» Your objective:
Look through the listing below for the string "gates". Show each line where it occurs.

» Extracted data:
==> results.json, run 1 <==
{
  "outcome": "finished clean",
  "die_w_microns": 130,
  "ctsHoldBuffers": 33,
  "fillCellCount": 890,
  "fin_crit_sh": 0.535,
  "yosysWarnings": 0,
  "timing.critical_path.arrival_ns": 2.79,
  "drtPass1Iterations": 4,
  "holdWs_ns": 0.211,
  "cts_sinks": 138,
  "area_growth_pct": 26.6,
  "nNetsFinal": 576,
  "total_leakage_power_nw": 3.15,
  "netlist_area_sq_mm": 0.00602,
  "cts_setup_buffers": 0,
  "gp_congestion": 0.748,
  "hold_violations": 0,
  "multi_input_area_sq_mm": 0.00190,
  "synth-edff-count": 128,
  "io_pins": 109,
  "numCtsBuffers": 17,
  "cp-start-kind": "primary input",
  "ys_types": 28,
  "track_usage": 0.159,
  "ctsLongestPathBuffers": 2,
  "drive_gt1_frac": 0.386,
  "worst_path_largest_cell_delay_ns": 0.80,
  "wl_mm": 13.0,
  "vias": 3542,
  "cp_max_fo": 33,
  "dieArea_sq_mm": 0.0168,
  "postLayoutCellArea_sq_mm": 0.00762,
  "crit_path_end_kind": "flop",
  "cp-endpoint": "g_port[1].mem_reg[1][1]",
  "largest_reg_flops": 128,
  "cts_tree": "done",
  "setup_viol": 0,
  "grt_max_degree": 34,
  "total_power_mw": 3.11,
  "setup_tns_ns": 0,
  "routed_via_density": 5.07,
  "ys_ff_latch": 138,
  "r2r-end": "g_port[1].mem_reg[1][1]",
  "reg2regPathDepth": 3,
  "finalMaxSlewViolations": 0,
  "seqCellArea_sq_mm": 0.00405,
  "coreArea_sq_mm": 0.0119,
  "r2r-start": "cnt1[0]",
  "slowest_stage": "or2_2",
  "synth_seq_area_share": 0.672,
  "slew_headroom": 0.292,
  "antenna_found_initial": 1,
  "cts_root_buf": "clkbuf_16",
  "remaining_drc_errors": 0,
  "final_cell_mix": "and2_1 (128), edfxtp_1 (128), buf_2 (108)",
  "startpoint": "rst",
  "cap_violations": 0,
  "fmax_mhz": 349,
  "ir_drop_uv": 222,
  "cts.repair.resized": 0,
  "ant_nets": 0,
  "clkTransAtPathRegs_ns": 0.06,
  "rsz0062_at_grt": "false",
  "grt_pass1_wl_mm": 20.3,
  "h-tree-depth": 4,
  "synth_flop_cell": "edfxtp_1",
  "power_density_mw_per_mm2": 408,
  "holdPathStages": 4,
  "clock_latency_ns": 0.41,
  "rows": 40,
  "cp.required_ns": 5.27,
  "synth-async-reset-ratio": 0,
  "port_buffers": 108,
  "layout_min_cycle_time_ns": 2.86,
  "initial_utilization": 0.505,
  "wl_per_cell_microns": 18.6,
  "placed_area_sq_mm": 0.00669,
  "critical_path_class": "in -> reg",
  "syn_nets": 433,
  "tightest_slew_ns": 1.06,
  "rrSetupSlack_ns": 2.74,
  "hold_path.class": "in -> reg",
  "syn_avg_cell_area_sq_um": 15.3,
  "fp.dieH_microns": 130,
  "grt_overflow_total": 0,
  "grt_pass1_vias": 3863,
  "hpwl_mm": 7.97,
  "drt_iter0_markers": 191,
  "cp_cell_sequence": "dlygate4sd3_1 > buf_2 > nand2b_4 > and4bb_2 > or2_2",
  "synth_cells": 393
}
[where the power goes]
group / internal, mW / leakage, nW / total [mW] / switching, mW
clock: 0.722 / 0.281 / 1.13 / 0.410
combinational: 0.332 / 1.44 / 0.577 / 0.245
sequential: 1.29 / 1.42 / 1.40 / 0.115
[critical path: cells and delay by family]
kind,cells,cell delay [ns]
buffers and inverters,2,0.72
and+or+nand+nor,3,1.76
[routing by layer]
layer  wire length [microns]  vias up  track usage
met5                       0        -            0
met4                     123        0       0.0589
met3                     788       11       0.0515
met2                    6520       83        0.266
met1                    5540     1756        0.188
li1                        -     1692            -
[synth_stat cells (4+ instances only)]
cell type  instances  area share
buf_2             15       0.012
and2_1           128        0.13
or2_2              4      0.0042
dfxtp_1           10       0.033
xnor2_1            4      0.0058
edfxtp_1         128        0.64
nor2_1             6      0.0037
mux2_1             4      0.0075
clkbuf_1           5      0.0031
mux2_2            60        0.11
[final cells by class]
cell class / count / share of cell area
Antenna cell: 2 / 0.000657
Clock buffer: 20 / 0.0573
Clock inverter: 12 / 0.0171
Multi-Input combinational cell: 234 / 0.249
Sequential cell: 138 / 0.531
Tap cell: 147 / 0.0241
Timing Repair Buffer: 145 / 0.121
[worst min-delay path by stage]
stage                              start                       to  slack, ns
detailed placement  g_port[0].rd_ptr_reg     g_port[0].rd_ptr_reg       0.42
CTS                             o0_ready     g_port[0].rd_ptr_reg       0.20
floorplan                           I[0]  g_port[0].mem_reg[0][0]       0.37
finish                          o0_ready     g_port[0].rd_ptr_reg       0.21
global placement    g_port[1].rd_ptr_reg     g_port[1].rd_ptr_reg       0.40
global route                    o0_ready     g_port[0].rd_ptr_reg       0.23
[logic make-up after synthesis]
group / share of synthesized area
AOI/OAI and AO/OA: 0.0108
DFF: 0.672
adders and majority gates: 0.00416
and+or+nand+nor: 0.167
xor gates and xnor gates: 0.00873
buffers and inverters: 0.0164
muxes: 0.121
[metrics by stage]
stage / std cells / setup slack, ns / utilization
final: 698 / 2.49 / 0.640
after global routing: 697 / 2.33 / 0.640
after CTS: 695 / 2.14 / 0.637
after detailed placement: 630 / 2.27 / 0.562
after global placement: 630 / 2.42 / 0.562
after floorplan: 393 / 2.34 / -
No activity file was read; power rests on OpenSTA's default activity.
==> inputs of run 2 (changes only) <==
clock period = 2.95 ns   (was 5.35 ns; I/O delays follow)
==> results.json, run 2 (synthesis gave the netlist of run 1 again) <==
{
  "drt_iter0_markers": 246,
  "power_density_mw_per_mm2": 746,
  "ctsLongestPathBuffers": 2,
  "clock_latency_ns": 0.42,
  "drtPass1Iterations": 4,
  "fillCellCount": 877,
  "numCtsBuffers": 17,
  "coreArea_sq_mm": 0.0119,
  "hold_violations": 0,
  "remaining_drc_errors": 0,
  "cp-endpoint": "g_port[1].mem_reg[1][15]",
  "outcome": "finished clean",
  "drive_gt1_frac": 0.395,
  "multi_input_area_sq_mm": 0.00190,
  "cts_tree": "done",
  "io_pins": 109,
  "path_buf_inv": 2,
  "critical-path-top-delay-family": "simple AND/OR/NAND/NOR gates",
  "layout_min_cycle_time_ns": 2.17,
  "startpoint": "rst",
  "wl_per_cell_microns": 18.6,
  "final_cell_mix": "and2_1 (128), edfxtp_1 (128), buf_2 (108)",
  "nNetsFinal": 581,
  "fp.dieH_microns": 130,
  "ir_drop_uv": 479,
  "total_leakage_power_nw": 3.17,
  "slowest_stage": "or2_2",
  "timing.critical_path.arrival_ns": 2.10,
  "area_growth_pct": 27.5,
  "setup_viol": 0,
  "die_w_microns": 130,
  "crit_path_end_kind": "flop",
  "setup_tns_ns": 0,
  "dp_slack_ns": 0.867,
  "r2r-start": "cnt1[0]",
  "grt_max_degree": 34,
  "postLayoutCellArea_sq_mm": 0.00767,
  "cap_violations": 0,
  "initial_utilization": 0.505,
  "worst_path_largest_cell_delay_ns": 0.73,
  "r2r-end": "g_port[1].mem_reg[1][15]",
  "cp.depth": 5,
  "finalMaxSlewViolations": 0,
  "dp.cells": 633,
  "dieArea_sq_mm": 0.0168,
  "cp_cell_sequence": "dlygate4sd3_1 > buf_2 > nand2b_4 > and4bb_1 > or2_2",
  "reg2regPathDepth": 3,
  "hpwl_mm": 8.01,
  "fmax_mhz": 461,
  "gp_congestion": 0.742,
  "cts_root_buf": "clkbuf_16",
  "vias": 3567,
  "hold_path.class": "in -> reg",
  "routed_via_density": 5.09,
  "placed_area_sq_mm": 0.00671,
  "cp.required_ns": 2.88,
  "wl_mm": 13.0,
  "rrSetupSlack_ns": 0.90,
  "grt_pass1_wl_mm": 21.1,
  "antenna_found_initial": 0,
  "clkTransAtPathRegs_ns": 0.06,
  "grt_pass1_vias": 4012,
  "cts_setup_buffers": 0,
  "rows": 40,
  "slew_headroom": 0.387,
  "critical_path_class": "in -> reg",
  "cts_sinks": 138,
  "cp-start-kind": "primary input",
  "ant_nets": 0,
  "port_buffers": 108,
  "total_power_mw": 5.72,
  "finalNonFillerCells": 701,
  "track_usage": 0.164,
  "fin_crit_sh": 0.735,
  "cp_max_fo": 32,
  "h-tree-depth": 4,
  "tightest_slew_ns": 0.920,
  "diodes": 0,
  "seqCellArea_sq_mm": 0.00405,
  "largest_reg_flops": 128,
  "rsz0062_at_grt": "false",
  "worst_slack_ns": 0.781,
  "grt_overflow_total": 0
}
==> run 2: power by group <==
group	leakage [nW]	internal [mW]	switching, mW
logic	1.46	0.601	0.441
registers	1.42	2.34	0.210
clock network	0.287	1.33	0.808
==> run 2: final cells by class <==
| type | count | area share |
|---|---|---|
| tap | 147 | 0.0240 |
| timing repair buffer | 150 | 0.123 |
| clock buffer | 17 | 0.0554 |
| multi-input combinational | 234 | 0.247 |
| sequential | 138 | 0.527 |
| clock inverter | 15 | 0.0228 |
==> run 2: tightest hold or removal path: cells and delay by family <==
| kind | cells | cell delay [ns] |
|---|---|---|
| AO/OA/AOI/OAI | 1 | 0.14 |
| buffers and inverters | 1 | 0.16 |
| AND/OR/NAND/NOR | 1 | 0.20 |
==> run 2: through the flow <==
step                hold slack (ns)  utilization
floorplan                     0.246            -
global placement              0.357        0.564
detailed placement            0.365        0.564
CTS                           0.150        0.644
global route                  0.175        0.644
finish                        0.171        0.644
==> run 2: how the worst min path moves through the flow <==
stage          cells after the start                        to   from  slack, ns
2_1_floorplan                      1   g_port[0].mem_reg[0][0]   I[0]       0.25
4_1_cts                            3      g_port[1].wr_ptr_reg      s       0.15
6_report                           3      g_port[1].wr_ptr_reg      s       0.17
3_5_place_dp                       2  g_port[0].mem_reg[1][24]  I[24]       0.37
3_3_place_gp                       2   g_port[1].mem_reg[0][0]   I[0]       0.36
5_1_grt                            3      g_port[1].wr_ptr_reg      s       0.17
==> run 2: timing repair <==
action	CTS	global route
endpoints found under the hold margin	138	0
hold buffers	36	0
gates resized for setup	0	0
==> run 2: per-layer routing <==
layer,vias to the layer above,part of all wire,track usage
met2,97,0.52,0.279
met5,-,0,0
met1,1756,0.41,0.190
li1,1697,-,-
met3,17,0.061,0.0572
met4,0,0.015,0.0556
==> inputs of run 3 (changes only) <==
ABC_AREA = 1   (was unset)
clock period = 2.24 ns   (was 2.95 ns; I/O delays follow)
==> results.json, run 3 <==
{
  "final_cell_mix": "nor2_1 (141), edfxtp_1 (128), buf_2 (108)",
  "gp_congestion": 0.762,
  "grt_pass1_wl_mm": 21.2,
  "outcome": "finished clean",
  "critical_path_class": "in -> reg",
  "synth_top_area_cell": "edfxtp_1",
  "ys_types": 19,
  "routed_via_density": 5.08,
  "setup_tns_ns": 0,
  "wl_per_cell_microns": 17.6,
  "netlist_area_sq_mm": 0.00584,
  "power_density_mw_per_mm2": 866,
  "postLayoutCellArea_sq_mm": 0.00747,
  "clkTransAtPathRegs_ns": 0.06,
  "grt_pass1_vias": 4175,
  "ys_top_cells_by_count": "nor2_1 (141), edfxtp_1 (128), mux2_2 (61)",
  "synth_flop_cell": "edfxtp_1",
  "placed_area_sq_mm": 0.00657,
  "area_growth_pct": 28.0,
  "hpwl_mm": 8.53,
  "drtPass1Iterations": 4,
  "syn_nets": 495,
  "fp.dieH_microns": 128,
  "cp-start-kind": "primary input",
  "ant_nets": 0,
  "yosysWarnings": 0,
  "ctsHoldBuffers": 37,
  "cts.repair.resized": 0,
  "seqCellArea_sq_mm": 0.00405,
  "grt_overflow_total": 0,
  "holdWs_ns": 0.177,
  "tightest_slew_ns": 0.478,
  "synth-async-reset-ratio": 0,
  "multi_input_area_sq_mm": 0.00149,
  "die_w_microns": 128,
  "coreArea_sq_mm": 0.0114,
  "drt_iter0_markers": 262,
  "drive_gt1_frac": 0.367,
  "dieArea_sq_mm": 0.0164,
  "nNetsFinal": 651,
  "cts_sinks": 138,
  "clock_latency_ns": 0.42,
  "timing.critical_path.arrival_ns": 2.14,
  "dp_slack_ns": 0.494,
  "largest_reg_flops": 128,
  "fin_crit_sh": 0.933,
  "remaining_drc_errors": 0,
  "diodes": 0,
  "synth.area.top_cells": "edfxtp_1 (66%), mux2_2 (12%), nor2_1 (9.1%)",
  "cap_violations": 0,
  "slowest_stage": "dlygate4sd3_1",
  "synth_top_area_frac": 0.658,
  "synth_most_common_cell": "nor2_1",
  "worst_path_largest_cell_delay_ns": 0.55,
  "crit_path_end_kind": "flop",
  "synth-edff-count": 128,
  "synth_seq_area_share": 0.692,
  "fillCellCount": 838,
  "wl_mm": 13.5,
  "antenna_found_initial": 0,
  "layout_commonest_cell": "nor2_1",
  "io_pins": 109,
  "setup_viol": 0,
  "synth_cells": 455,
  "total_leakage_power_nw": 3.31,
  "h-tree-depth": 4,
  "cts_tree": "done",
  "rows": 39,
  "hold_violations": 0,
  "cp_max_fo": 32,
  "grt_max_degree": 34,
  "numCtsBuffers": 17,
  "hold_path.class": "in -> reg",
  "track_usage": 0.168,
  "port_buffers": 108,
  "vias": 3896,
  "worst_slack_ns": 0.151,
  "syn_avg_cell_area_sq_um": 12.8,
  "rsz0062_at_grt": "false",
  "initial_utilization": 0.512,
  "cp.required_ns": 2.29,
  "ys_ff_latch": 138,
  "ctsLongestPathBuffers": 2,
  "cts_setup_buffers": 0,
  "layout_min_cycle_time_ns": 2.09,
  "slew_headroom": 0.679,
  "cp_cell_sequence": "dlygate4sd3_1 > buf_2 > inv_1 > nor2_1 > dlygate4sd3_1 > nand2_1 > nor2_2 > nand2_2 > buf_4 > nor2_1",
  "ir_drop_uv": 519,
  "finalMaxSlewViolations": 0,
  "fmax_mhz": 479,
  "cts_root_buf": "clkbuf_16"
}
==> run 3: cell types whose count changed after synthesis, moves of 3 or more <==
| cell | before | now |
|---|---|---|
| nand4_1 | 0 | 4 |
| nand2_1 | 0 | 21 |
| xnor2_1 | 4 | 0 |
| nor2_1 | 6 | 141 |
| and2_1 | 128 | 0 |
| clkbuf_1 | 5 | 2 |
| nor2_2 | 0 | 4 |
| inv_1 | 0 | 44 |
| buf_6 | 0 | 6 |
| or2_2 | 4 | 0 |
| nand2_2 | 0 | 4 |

» Written answer:
adders and majority gates: 0.00416
xor gates and xnor gates: 0.00873
  "critical-path-top-delay-family": "simple AND/OR/NAND/NOR gates",
gates resized for setup	0	0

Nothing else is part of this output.